Child or student absenteeism due to any illness
This study did not collect data on this outcome.
Adverse skin reactions
The study reported narratively that no adverse events occurred during the study.
Secondary outcomes
Child or student absenteeism due to acute respiratory illness
For the rinse‐free hand wash every 120 minutes compared to rinse‐free hand wash at lunch time, there was no difference between the two interventions RD 0.001, 95% CI 0.0005 to 0.007 (Analysis 3.1).
Perception of the hand hygiene strategy
Pandejpong 2012 stated that the usage of the hand sanitizer was reported by the authors as a seemingly enjoyable activity for the children.
Rinse‐free hand wash every 60 minutes versus rinse‐free hand wash every 120 minutes
One study, Pandejpong 2012, compared rinse‐free hand wash with instructions to use it every 60 minutes for one group (n = 452) and every 120 minutes in the another group (n = 447) .
Primary outcomes
Child or student absenteeism for any reason
This study did not collect data on this outcome.
Child or student absenteeism due to any illness
This study did not collect data on this outcome.
Adverse skin reactions
The study reported narratively that no adverse events occurred during the study.
Secondary outcomes
Child or student absenteeism due to acute respiratory illness
There was no difference between the two instruction regimens on absenteeism due to acute respiratory illness: RD 0.009, 95% CI 0.002 to 0.015 (Analysis 4.1).

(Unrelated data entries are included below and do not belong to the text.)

### src/sv/xxh_pkg.sv
// Shared constants, types and helpers of the streaming XXH64 hasher.
package xxh_pkg;

  localparam logic [63:0] P1 = 64'd11400714785074694791;
  localparam logic [63:0] P2 = 64'd14029467366897019727;
  localparam logic [63:0] P3 = 64'd1609587929392839161;
  localparam logic [63:0] P4 = 64'd9650029242287828579;
  localparam logic [63:0] P5 = 64'd2870177450012600261;

  // One classified input item: count is already saturated, eight when not last
  typedef struct packed {
    logic [63:0] word;
    logic [3:0]  cnt;
    logic        last;
  } item_t;

  // Request to the shared multiplier
  typedef struct packed {
    logic        start;
    logic [63:0] a;
    logic [63:0] b;
  } mul_req_t;

  typedef enum logic [4:0] {
    ST_IDLE,
    ST_LANE1,
    ST_LANE2,
    ST_FIN,
    ST_LEN,
    ST_MRG1,
    ST_MRG2,
    ST_MRG3,
    ST_TAIL1,
    ST_TAIL2,
    ST_TAIL3,
    ST_QUAD1,
    ST_QUAD2,
    ST_BYTE1,
    ST_BYTE2,
    ST_AVA1,
    ST_AVA2,
    ST_OUT
  } bst_t;

  function automatic logic [63:0] rotl64(input logic [63:0] x, input int s);
    return (x << s) | (x >> (64 - s));
  endfunction

endpackage

### src/sv/xxh_front.sv
// Input side: classifies items and queues them for the hash engine.
module xxh_front import xxh_pkg::*; (
  input  logic        clk,
  input  logic        rst_n,
  input  logic        in_push,
  input  logic [63:0] in_data_word,
  input  logic [3:0]  in_byte_count,
  input  logic        in_last,
  output logic        in_full,
  output logic        q_valid,
  output item_t       q_item,
  input  logic        q_pop
);

  item_t       q_mem_r [2];
  logic        wr_ptr_r, wr_ptr_nxt;
  logic        rd_ptr_r, rd_ptr_nxt;
  logic [1:0]  cnt_r, cnt_nxt;
  item_t       item;
  logic        push_ok;
  logic        pop_ok;

  // Classify: saturate the count on the last item, force eight otherwise
  always_comb begin
    item.word = in_data_word;
    item.last = in_last;
    if (!in_last) begin
      item.cnt = 4'd8;
    end else if (in_byte_count > 4'd8) begin
      item.cnt = 4'd8;
    end else begin
      item.cnt = in_byte_count;
    end
  end

  assign in_full = (cnt_r == 2'd2);
  assign q_valid = (cnt_r != 2'd0);
  assign q_item  = q_mem_r[rd_ptr_r];
  assign push_ok = in_push && !in_full;
  assign pop_ok  = q_pop && q_valid;

  // Advance pointers and fill level
  always_comb begin
    wr_ptr_nxt = push_ok ? ~wr_ptr_r : wr_ptr_r;
    rd_ptr_nxt = pop_ok ? ~rd_ptr_r : rd_ptr_r;
    cnt_nxt    = cnt_r;
    if (push_ok && !pop_ok) begin
      cnt_nxt = cnt_r + 2'd1;
    end else if (pop_ok && !push_ok) begin
      cnt_nxt = cnt_r - 2'd1;
    end
  end

  always_ff @(posedge clk) begin
    if (!rst_n) begin
      wr_ptr_r <= 1'b0;
      rd_ptr_r <= 1'b0;
      cnt_r    <= 2'd0;
    end else begin
      wr_ptr_r <= wr_ptr_nxt;
      rd_ptr_r <= rd_ptr_nxt;
      cnt_r    <= cnt_nxt;
    end
  end

  // Store the transfer
  always_ff @(posedge clk) begin
    if (push_ok) begin
      q_mem_r[wr_ptr_r] <= item;
    end
  end

endmodule

### config.mk
export PLATFORM = sky130hd
export DESIGN_NAME = xxh_front
export DESIGN_NICKNAME = d
export VERILOG_FILES = /design/src/sv/xxh_pkg.sv /design/src/sv/xxh_front.sv
export SDC_FILE = /design/constraint.sdc
export NUM_CORES = 1
export LEC_CHECK = 0
export BUFFER_PORTS_ARGS = -buffer_cell sky130_fd_sc_hd__buf_2
export CORE_UTILIZATION = 40
export CTS_CLUSTER_SIZE = 20
export DETAILED_ROUTE_END_ITERATION = 8
export PLACE_DENSITY = 0.76
export REMOVE_ABC_BUFFERS = 1
export SLEW_MARGIN = 40
export SYNTH_ARGS = -nofsm -noshare
export SYNTH_HDL_FRONTEND = slang
export SYNTH_SLANG_ARGS = --single-unit
### constraint.sdc
create_clock -name clk -period 4.9 [get_ports clk]
set_input_delay 0.245 -clock clk [delete_from_list [all_inputs] [get_ports clk]]
set_output_delay 0.245 -clock clk [all_outputs]
set_load 0.02 [all_outputs]
==> metrics.md <==
| Metric | Value |
|---|---|
| Outcome | finished clean |
| Leading area contributor after synthesis | edfxtp_1 |
| Leakage | 2.63 nW |
| Die Ht | 117 µm |
| Final hold vios | 0 |
| Gpl congestion | 0.657 |
| # setup viols final | 0 |
| Worst slew margin | 57.2% |
| Die W | 117 µm |
| Hold Crit Class | in2reg |
| CTS HTree Levels | 4 |
| Power density cells | 553 nW/µm² |
| IO buf count | 143 |
| Final #Nets | 492 |
| Drt first pass iters | 5 |
| Synthesized area per cell | 21.6 µm² |
| Area growth from synthesis to layout | 32.1% |
| Peak VDD IR | 0.000286 V |
| Period utilization | 41.5% |
| Share of cells above drive strength 1 | 57.9% |
| Row count | 41 |
| Clk_lat worst skew | 410 ps |
| Postcts setup bufs | 0 |
| Placed Area | 6250 µm² |
| Synthesized instance count | 245 |
| DR iter-0 viols | 137 |
| Clock Sinks | 143 |
| Die area | 13700 µm² |
| DR WL/cell | 15.6 µm |
| Crit start category | register |
| #FFs+latches synth | 143 |
| Mapped cell area | 5280 µm² |
| Crit. End Element | primary output |
| Post-route design area | 6980 µm² |
| Cts bufs inserted | 17 |
| Final std cells w/o fill | 602 |
| Post-synth EDFFs | 138 |
| N_diodes | 0 |
| Core ar. | 12800 µm² |
| Final ANT Viol Nets | 0 |
| Synth Flop Type | edfxtp_1 |
| Clk pin slew, worst setup/hold paths | 60 ps |
| Tot GR Track Use | 14.4% |
| Largest driver fanout on the critical path | 30 |
| Final Slew Violations | 0 |
| CP required | 4660 ps |
| Synth top area share | 78.4% |
| Sequential area share after synthesis | 80.3% |
| Largest net degree at the start of global routing | 66 |
| RSZ-0062 raised after global routing | no |
| Ys async rst share | 0% |
| Initial Util | 41.4% |
| Most common cell in the netlist | edfxtp_1 |
| Final Skew | 7.16 ps |
| Worst slew pin tran | 642 ps |
| Ranking of synthesized cells by area | edfxtp_1, mux2_2, mux2_4 |
| Routed WL | 9380 µm |
| Dpl hpwl | 6060 µm |
| Vias | 2749 |
| Most frequent cells after synthesis | edfxtp_1, mux2_2, mux2_4, and2_1 |
| Setup_tns | 0 ps |
| CTS Root Cell | clkbuf_16 |
| Crit path DAT | 1790 ps |
| Total of max-cap violations | 0 |
| Minimum clock period | 2030 ps |
| Layout Utilization | 54.6% |
| Worst setup path category | reg2out |
| Max Freq | 0.491 GHz |
| Deepest clock path buffer count | 2 |
| Residual DRC | 0 |
| Drt via density | 4.57 |
| Initial antenna violation count | 0 |
| I/O Pins | 144 |
| Gr ovfl total | 0 |
| Unique cell type count in the Yosys netlist | 24 |
| Placed cells | 556 |
| CTS tree | yes |
| Vias in the first global route | 2830 |
| Yosys Warn Count | 0 |
| Global-route wire length before repair | 13900 µm |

Perception of the hand hygiene strategy
Pandejpong 2012 stated that the usage of the hand sanitizer was reported by the authors as a seemingly enjoyable activity for the children.

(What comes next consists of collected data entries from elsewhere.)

`src/sv/xxh_pkg.sv`:
```
// Shared constants, types and helpers of the streaming XXH64 hasher.
package xxh_pkg;

  localparam logic [63:0] P1 = 64'd11400714785074694791;
  localparam logic [63:0] P2 = 64'd14029467366897019727;
  localparam logic [63:0] P3 = 64'd1609587929392839161;
  localparam logic [63:0] P4 = 64'd9650029242287828579;
  localparam logic [63:0] P5 = 64'd2870177450012600261;

  // One classified input item: count is already saturated, eight when not last
  typedef struct packed {
    logic [63:0] word;
    logic [3:0]  cnt;
    logic        last;
  } item_t;

  // Request to the shared multiplier
  typedef struct packed {
    logic        start;
    logic [63:0] a;
    logic [63:0] b;
  } mul_req_t;

  typedef enum logic [4:0] {
    ST_IDLE,
    ST_LANE1,
    ST_LANE2,
    ST_FIN,
    ST_LEN,
    ST_MRG1,
    ST_MRG2,
    ST_MRG3,
    ST_TAIL1,
    ST_TAIL2,
    ST_TAIL3,
    ST_QUAD1,
    ST_QUAD2,
    ST_BYTE1,
    ST_BYTE2,
    ST_AVA1,
    ST_AVA2,
    ST_OUT
  } bst_t;

  function automatic logic [63:0] rotl64(input logic [63:0] x, input int s);
    return (x << s) | (x >> (64 - s));
  endfunction

endpackage

```
`src/sv/xxh_mul.sv`:
```
// Shared 64x64 low-half multiplier built from one 32x32 multiplier, reused for each half product.
module xxh_mul import xxh_pkg::*; (
  input  logic        clk,
  input  logic        rst_n,
  input  mul_req_t    req,
  output logic        done,
  output logic [63:0] prod
);

  logic [63:0] a_r, a_nxt;
  logic [63:0] b_r, b_nxt;
  logic [63:0] acc_r, acc_nxt;
  logic [1:0]  step_r, step_nxt;
  logic        busy_r, busy_nxt;
  logic        done_r, done_nxt;
  logic [31:0] x;
  logic [31:0] y;
  logic [63:0] pp;

  // Pick the half products: lo*lo, lo*hi, hi*lo
  always_comb begin
    case (step_r)
      2'd0:    begin x = a_r[31:0];  y = b_r[31:0];  end
      2'd1:    begin x = a_r[31:0];  y = b_r[63:32]; end
      default: begin x = a_r[63:32]; y = b_r[31:0];  end
    endcase
    pp = x * y;
  end

  always_comb begin
    a_nxt    = a_r;
    b_nxt    = b_r;
    acc_nxt  = acc_r;
    step_nxt = step_r;
    busy_nxt = busy_r;
    done_nxt = 1'b0;
    if (busy_r) begin
      if (step_r == 2'd0) begin
        acc_nxt = pp;
      end else begin
        acc_nxt = acc_r + {pp[31:0], 32'd0};
      end
      step_nxt = step_r + 2'd1;
      if (step_r == 2'd2) begin
        busy_nxt = 1'b0;
        done_nxt = 1'b1;
      end
    end else if (req.start) begin
      a_nxt    = req.a;
      b_nxt    = req.b;
      step_nxt = 2'd0;
      busy_nxt = 1'b1;
    end
  end

  always_ff @(posedge clk) begin
    if (!rst_n) begin
      busy_r <= 1'b0;
      done_r <= 1'b0;
      step_r <= 2'd0;
    end else begin
      busy_r <= busy_nxt;
      done_r <= done_nxt;
      step_r <= step_nxt;
    end
  end

  always_ff @(posedge clk) begin
    a_r   <= a_nxt;
    b_r   <= b_nxt;
    acc_r <= acc_nxt;
  end

  assign done = done_r;
  assign prod = acc_r;

endmodule

```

Rinse‐free hand wash every 60 minutes versus rinse‐free hand wash once before lunch
One study, Pandejpong 2012, compared rinse‐free hand wash with instructions to use it every 60 minutes for one group (n = 452) and before lunch for the other (n = 538)
Primary outcomes
Child or student absenteeism for any reason
This study did not collect data on this outcome.
Child or student absenteeism due to any illness
This study did not collect data on this outcome.
Adverse skin reactions
The study reported narratively that no adverse events occurred during the study.
Secondary outcomes
Child or student absenteeism due to acute respiratory illness
For rinse‐free hand wash every 60 minutes compared to rinse‐free hand wash at lunch, the RD was 0.0096 (95% CI 0.004 to 0.016; Analysis 5.1).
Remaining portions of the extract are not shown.